Hello, as UIM 8.2 was released today, if anyone hits any issues or big "WOAH's" please throw it into this thread. We we looking to upgrade to v8.2 but need feedback from everyone with the bugs, or gotchas...
-Installer will fail if you have custom probes that do not have 'description' field filled on your primary hub
-message routing seems to be somewhat broken with robot 7.70
-I had an issue where a lot of probes were inactive for a while on my primary hub, claiming unknown socket errors. had to do some stuff to get past that. I'm not crediting this to any update, could just be windows bug too.. but it's the first time this ever occurred for me
-Apparently policy based configuration is not included even if the release notes might suggest so. Only the health_index is currently included in the policy based management
-Verification of succesfull installation had some invalid probe versions
UMP went pretty much just fine, except for bad bad documentation and release notes.
Altogether I'd say this release doesn't seem worth the trouble. It really feels to me like this was forcibly rushed so it could be released within Q1.
I am in the Technical Information group within CA.
Would you please provide specific information regarding your comment on the UMP documentation? If you provide us specific comments we can update the documentation.
I updated the release notes around lunchtime (MST) today and we are still adding late breaking items.
You can also leave comments on our DocOps site (CA Unified Infrastructure Management - 8.2 - CA U...). We monitor the comments and publish updates.

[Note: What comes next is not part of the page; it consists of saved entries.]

Context: an optimization exercise on an open-source flow, tuned for small area. The choices shown serve that exercise and are no tape-out recipe. In this exercise RTL edits were held to simulation tests only and were not proved equivalent to the original. The clock port is modelled as an ideal driver; clocking choices that lean on that would not hold on a real chip. No activity file was given, so power comes from the tool's default toggle rates.

==> flow/design.v (excerpt) <==
module uart_top(
    input        clk,
    input        rst_n,
    input  [1:0] tx_sel,
    input  [1:0] rx_sel,
    input        tx_start,
    input  [7:0] tx_data,
    output       tx_out,
    input        rx_in,
    output [7:0] rx_data,
    output       rx_parity_error,
    output       rx_stop_error
);
Size: roughly 220 cells after synthesis, ~27 I/O pins.
export LEC_CHECK = 0
export CAP_MARGIN = 20
export CORE_MARGIN = 2
export CORE_UTILIZATION = 40
export SLEW_MARGIN = 20
create_clock -name core_clock -period 10.0 [get_ports {clk}]
standard.sh (not shown) runs the stock make flow with config.mk's settings and CLKGATE_MAP_FILE= SYNTH_SCRIPT=/design/flow/synth_recipe.tcl, a recipe that flattens the netlist after the stock synthesis.
==> flow/flow/run.sh <==
#!/bin/bash
# Standard ORFS layout (the standard.sh), with two knobs changed:
#  - the port buffers that buffer_ports inserts use the smallest buffer cell;
#  - clock tree synthesis uses one size of clock buffer and no dummy loads.
set -euo pipefail
CTS="-sink_clustering_enable -repair_clock_nets -dont_use_dummy_load -buf_list sky130_fd_sc_hd__clkbuf_8 -root_buf sky130_fd_sc_hd__clkbuf_8 -sink_clustering_size 50 -sink_clustering_max_diameter 200"
bash standard.sh synth > log_synth.txt 2>&1
bash standard.sh "BUFFER_PORTS_ARGS=-buffer_cell sky130_fd_sc_hd__buf_1" "CTS_ARGS=$CTS" finish > log_layout.txt 2>&1
The baseline finished with timing, DRC and antenna clean.
Change:
--- a/flow/flow/run.sh
+++ b/flow/flow/run.sh
@@ -6 +6 @@
-CTS="-sink_clustering_enable -repair_clock_nets -dont_use_dummy_load -buf_list sky130_fd_sc_hd__clkbuf_8 -root_buf sky130_fd_sc_hd__clkbuf_8 -sink_clustering_size 50 -sink_clustering_max_diameter 200"
+CTS="-sink_clustering_enable -repair_clock_nets -dont_use_dummy_load -buf_list sky130_fd_sc_hd__clkbuf_16 -root_buf sky130_fd_sc_hd__clkbuf_16 -sink_clustering_size 100 -sink_clustering_max_diameter 500"
=> Clock-buffer cell count is unchanged. Cell count does not change. Worst hold slack stays flat. Power rose by 15%. Non-clock buffer count is unchanged.


== job 101 ==
uart_top, a different RTL version from the one above (not shown whole).
Size in the first run: roughly 250 cells after synthesis, about 72 flip-flops, about 27 I/O pins, ~2700 sq um of cells after synthesis.
## uart_top
module uart_top(
    input        clk,
    input        rst_n,
    input  [1:0] tx_sel,
    input  [1:0] rx_sel,
    input        tx_start,
    input  [7:0] tx_data,
    output       tx_out,
    input        rx_in,
    output [7:0] rx_data,
    output       rx_parity_error,
    output       rx_stop_error
);
export LEC_CHECK = 0
export CAP_MARGIN = 20
export CORE_MARGIN = 2
export CORE_UTILIZATION = 40
export SLEW_MARGIN = 20
create_clock -name core_clock -period 10.0 [get_ports {clk}]
==> flow/flow/run.sh <==
#!/bin/bash
# The standard ORFS layout (standard.sh), with three changes:
#  - synthesis: the standard script (synth_recipe.tcl) with only the ABC script
#    replaced by an area-oriented one (flow/area.abc); registers are mapped
#    before ABC, so they are the standard synthesis's, by name and cell;
#  - the port buffers that buffer_ports inserts use the smallest buffer cell;
#  - before clock tree synthesis, flow/clock_buffers.tcl drives the registers'
#    clock pins through four clkbuf_8 buffers, one per quarter of the
#    registers by placement, all fed by the clock port; CTS then leaves it.
#    At the end of the CTS step, flow/clock_inverters.tcl turns this into a
#    two-level inverter tree: the clock port drives one inv_4, which drives
#    four inv_6, one per quarter (each in place of its clkbuf_8).
# Each make run's full output goes to a log_*.txt file here.
set -euo pipefail
W=$PWD
cat > $W/flow_synth.tcl <<EOT
proc abc {args} {
  set i [lsearch \$args -script]
  if {\$i >= 0} { lset args [expr {\$i + 1}] $W/flow/area.abc }
  yosys abc {*}\$args
}
source $W/synth_recipe.tcl
EOT
export NBUF=4 BUFCELL=sky130_fd_sc_hd__clkbuf_8 LEAFINV=sky130_fd_sc_hd__inv_6 ROOTINV=sky130_fd_sc_hd__inv_4
bash standard.sh SYNTH_SCRIPT=$W/flow_synth.tcl synth > log_synth.txt 2>&1
bash standard.sh SYNTH_SCRIPT=$W/flow_synth.tcl "BUFFER_PORTS_ARGS=-buffer_cell sky130_fd_sc_hd__buf_1" \
  "PRE_CTS_TCL=$W/flow/clock_buffers.tcl" "POST_CTS_TCL=$W/flow/clock_inverters.tcl" finish > log_layout.txt 2>&1
==> flow/flow/clock_inverters.tcl <==
# Turn the clock buffers clkbuf_g* into inverters of type LEAFINV, fed by one
# root inverter of type ROOTINV that the clock port drives.
set block [ord::get_db_block]
set db [ord::get_db]
set leafM [$db findMaster $::env(LEAFINV)]
set rootM [$db findMaster $::env(ROOTINV)]
set clkNet [$block findNet clk]
set rootNet [odb::dbNet_create $block clknet_root]
$rootNet setSigType CLOCK
set sx 0; set sy 0; set k 0
foreach inst [$block getInsts] {
  set name [$inst getName]
  if {![string match clkbuf_g* $name]} continue
  set loc [$inst getLocation]
  set out [[$inst findITerm X] getNet]
  $out setSigType CLOCK
  odb::dbInst_destroy $inst
  set inv [odb::dbInst_create $block $leafM clkinv_g$k]
  $inv setLocation [lindex $loc 0] [lindex $loc 1]
  $inv setPlacementStatus PLACED
  [$inv findITerm A] connect $rootNet
  [$inv findITerm Y] connect $out
  incr sx [lindex $loc 0]; incr sy [lindex $loc 1]; incr k
}
set root [odb::dbInst_create $block $rootM clkinv_root]
$root setLocation [expr {$sx / $k}] [expr {$sy / $k}]
$root setPlacementStatus PLACED
[$root findITerm A] connect $clkNet
[$root findITerm Y] connect $rootNet
detailed_placement
check_placement -verbose
puts "post_inv: $k leaf inverters and a root inverter"
Other scripts of this flow, unchanged in this note and not shown: flow/flow/area.abc, flow/flow/clock_buffers.tcl
Job 101 went all the way through synthesis, placement and routing and the layout is clean on timing, DRC and antenna.
Changes in job 102 relative to job 101:
diff --git a/flow/flow/run.sh b/flow/flow/run.sh
--- a/flow/flow/run.sh
+++ b/flow/flow/run.sh
@@ -10,3 +9,0 @@
-#    At the end of the CTS step, flow/clock_inverters.tcl turns this into a
-#    two-level inverter tree: the clock port drives one inv_4, which drives
-#    four inv_6, one per quarter (each in place of its clkbuf_8).
@@ -24 +21 @@
-export NBUF=4 BUFCELL=sky130_fd_sc_hd__clkbuf_8 LEAFINV=sky130_fd_sc_hd__inv_6 ROOTINV=sky130_fd_sc_hd__inv_4
+export NBUF=4 BUFCELL=sky130_fd_sc_hd__clkbuf_8
@@ -27 +24 @@
-  "PRE_CTS_TCL=$W/flow/clock_buffers.tcl" "POST_CTS_TCL=$W/flow/clock_inverters.tcl" finish > log_layout.txt 2>&1
+  "PRE_CTS_TCL=$W/flow/clock_buffers.tcl" finish > log_layout.txt 2>&1
removed: flow/flow/clock_inverters.tcl
Notes after the runs:
Job 102 -> job 101: synthesized instance count delta 0, exact match. Summary of job 102 over job 101: detailed-route wire length on metal 1 lower, length of routed met2 wiring went up 47 um, global-route met2 utilization grew by 0.21 points, post-route total power shows no meaningful change, count of flip-flops with a built-in enable after synthesis comparable. In the metrics for job 102 and job 101, the one carrying the lower layout overhead on the synthesized area is job 101.

port drivers added, routing unchanged:
The flow's constraints put no driver on any port. The routed layouts listed below were extracted and timed again, unchanged, in two steps.
Step 1 assumes that a clkbuf_16 drives the clock port and a buf_2 every other input.
Step 2, shift: input delay + t, output delay - t, t = (earliest + latest rising clock arrival at the registers) / 2. This alone moves slack from input paths to output paths.
Three values: ideal, step 1, step 2; two values: the first two.
run	t (ns)	setup WS [ns]	cell pins on the clock port's net
the first run of note 1	0.348	6.346 / 6.346 / 5.999	1
the second run of note 1	0.346	6.318 / 6.324 / 5.978	1
job 101	0.223	5.904 / 5.871 / 6.029	1
job 102	0.213	5.937 / 5.883 / 6.041	4
After both steps setup and hold are still met in every run listed. The setup slack of the first run of note 1, which loses most, moves by 0.000 ns with the drivers and by -0.347 ns with both steps.
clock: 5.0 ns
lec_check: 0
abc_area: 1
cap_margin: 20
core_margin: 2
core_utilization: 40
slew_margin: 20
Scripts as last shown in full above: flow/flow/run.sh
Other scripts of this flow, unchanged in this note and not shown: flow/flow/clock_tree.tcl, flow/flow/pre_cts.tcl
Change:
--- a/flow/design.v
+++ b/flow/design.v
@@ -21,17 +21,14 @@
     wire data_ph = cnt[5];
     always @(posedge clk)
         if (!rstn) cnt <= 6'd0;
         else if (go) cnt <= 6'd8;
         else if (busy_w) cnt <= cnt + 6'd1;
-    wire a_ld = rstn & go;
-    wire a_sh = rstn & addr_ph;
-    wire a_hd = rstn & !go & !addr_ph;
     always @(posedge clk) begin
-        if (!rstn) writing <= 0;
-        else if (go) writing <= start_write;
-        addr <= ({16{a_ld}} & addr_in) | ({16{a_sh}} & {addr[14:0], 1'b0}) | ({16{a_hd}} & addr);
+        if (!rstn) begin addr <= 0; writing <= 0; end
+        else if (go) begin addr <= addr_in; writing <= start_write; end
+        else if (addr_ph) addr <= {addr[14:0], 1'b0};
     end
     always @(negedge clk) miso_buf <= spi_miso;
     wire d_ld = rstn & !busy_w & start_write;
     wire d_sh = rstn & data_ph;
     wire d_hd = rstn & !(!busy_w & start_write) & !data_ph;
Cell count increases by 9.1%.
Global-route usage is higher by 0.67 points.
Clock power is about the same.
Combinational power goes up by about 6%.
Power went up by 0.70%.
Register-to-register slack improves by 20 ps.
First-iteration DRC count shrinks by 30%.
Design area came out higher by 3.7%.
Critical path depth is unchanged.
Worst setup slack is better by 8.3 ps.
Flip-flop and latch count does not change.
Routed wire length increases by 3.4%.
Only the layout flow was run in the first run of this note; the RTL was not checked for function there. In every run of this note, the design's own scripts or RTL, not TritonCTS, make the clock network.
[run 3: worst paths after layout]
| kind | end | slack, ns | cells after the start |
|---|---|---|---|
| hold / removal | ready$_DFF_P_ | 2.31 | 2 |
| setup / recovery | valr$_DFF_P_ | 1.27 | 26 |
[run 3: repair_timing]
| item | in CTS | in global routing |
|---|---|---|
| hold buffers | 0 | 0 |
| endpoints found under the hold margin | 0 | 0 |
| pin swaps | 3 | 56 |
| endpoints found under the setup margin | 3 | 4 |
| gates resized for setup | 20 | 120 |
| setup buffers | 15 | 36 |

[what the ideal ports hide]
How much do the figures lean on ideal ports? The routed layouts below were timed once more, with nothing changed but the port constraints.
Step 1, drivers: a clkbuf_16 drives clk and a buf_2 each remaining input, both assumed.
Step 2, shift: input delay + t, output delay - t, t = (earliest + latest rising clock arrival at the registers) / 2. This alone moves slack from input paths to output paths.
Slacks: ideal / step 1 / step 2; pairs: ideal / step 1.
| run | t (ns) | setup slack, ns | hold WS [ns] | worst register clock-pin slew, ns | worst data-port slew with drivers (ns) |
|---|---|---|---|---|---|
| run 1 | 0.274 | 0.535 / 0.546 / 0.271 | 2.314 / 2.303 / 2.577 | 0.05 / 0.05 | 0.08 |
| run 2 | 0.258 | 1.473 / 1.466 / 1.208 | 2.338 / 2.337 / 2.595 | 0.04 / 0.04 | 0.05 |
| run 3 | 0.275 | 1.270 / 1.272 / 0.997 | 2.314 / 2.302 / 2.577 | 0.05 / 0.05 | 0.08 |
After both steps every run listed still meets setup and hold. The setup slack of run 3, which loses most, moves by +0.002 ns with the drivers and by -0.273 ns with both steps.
From an optimization exercise on the open Yosys and OpenROAD flow, aimed at small area, a short achievable clock period and few clock cycles; shortcuts taken in it are not production practice.
The RTL was checked by simulation tests, not by an equivalence proof against the original design.
Power is estimated from default activity; no workload was simulated.

===== flow/design.v =====
`timescale 1ns/1ps
module rdma_meta_validator (
    input  wire        iClk,
    input  wire        iRst,
    input  wire [15:0] i_payload_len,
    input  wire [31:0] i_src_ip,
    input  wire [31:0] i_dst_ip,
    input  wire [15:0] i_src_port,
    input  wire [15:0] i_dst_port,
    input  wire [7:0]  i_flags,
    input  wire [7:0]  i_endpoint_id,
    input  wire        i_valid,
    output reg         o_ready,
    output reg  [15:0] o_payload_len,
    output reg  [31:0] o_src_ip,
    output reg  [31:0] o_dst_ip,
    output reg  [15:0] o_src_port,
    output reg  [15:0] o_dst_port,
    output reg  [7:0]  o_flags,
    output reg  [7:0]  o_endpoint_id,
    output reg         o_valid,
    input  wire        i_ready,
    output reg         o_error,
    output reg  [3:0]  o_error_code
);
    localparam [3:0] ERR_NONE           = 4'h0,
                     ERR_PAYLOAD_ZERO   = 4'h1,
                     ERR_PAYLOAD_LARGE  = 4'h2,
                     ERR_SRC_IP_ZERO    = 4'h3,
                     ERR_DST_IP_ZERO    = 4'h4,
                     ERR_SRC_PORT_ZERO  = 4'h5,
                     ERR_DST_PORT_ZERO  = 4'h6;
    localparam [1:0] IDLE     = 2'b00,
                     VALIDATE = 2'b01,
                     FORWARD  = 2'b10,
                     ERROR_ST = 2'b11;
    reg [1:0] state;
    reg       meta_ok;      
    reg [3:0] meta_code;    
    localparam [15:0] MAX_PAYLOAD = 16'd1472;
    wire valid_payload_len = (i_payload_len != 16'd0) && (i_payload_len <= MAX_PAYLOAD);
    wire valid_src_ip      = (i_src_ip != 32'd0);
    wire valid_dst_ip      = (i_dst_ip != 32'd0);
    wire valid_src_port    = (i_src_port != 16'd0);
    wire valid_dst_port    = (i_dst_port != 16'd0);
    wire all_valid         = valid_payload_len && valid_src_ip && valid_dst_ip && 
                             valid_src_port && valid_dst_port;
    function [3:0] get_error_code;
        input [15:0] len;
        input [31:0] sip, dip;
        input [15:0] sport, dport;
        begin
            if (len == 16'd0)
                get_error_code = ERR_PAYLOAD_ZERO;
            else if (len > MAX_PAYLOAD)
                get_error_code = ERR_PAYLOAD_LARGE;
            else if (sip == 32'd0)
                get_error_code = ERR_SRC_IP_ZERO;
            else if (dip == 32'd0)
                get_error_code = ERR_DST_IP_ZERO;
            else if (sport == 16'd0)
                get_error_code = ERR_SRC_PORT_ZERO;
            else if (dport == 16'd0)
                get_error_code = ERR_DST_PORT_ZERO;
            else
                get_error_code = ERR_NONE;
        end
    endfunction
    always @(posedge iClk) begin
        if (!iRst) begin
            state        <= IDLE;
            o_ready      <= 1'b0;
            o_valid      <= 1'b0;
            o_error      <= 1'b0;
            o_error_code <= ERR_NONE;
            o_payload_len <= 16'd0;
            o_src_ip     <= 32'd0;
            o_dst_ip     <= 32'd0;
            o_src_port   <= 16'd0;
            o_dst_port   <= 16'd0;
            o_flags      <= 8'd0;
            o_endpoint_id <= 8'd0;
        end else begin
            case (state)
                IDLE: begin
                    o_ready <= 1'b1;
                    o_valid <= 1'b0;
                    o_error <= 1'b0;
                    o_error_code <= ERR_NONE;
                    if (i_valid && o_ready) begin
                        o_payload_len <= i_payload_len;
                        o_src_ip      <= i_src_ip;
                        o_dst_ip      <= i_dst_ip;
                        o_src_port    <= i_src_port;
                        o_dst_port    <= i_dst_port;
                        o_flags       <= i_flags;
                        o_endpoint_id <= i_endpoint_id;
                        meta_ok       <= all_valid;
                        meta_code     <= get_error_code(i_payload_len, i_src_ip,
                                                        i_dst_ip, i_src_port, i_dst_port);
                        o_ready <= 1'b0;
                        state <= VALIDATE;
                    end
                end
                VALIDATE: begin
                    if (meta_ok) begin
                        o_valid       <= 1'b1;
                        state         <= FORWARD;
                    end else begin
                        o_error      <= 1'b1;
                        o_error_code <= meta_code;
                        state        <= ERROR_ST;
                    end
                end
                FORWARD: begin
                    if (i_ready && o_valid) begin
                        o_valid <= 1'b0;
                        state   <= IDLE;
                    end
                end
                ERROR_ST: begin
                    o_error <= 1'b0;
                    state   <= IDLE;
                end
                default: state <= IDLE;
            endcase
        end
    end
endmodule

My general issue was with the release notes that lead one to believe that policy based management (other than ehealth) is included. This lead me to try to chase it down in the UMP for some time. There was also a diagram which included the templates and a set of instructions that referred to them - but as search doesn't seem to turn them up now, I guess they might have been taken down.
PBM is in controlled release state right now - I believe they wanted a smaller test group to focus on issues before releasing it for general availability. From what I understand, it's a fairly big complex thing that they do not want to rush.
The problem with message routing is not directly a routing problem: with 7.70, it seems actually some new ports are used and therefore it seems to be a firewall issue. This is, however, a changed behaviour from 7.63 and seems like a bug to me, since it's using wrong ports for this sort of communication.
It's also partly about selinux, it seems 7.70 doesn't like restrictive setting anymore in this context, whereas 7.63 had no problem with it.
I believe Jason discovered this same issue - we made a KB article about it. I believe Jason is forwarding the issue to development ASAP.
Here is the KB pasted below.
In some environments, after upgrading to hub 7.70, tunnel connections may appear unstable. Downgrading to 7.63 appears to restore stability.
First, the following article should be checked -- the hub upgrade may have reset some of the settings if you have previously changed them:
Additionally, there has been a change in the way internal tunnel ports are allocated, which could have implications in highly "locked down" or secured environments.
In such environments, it may be that a customer has internal firewalls which block communication even between hubs and/or robots except for the normal Nimsoft port range, e.g. 48000+ so that the robots and hubs can only communicate with each other on that specific range.
In hub 7.63 and prior, a tunnel client/server connection would allocate internal ports to use for the tunnel connections which would fall into the 48*** range unless the "First Tunnel Port" option was explicitly set to "ignore first probe port from controller" and a specific tunnel port designated.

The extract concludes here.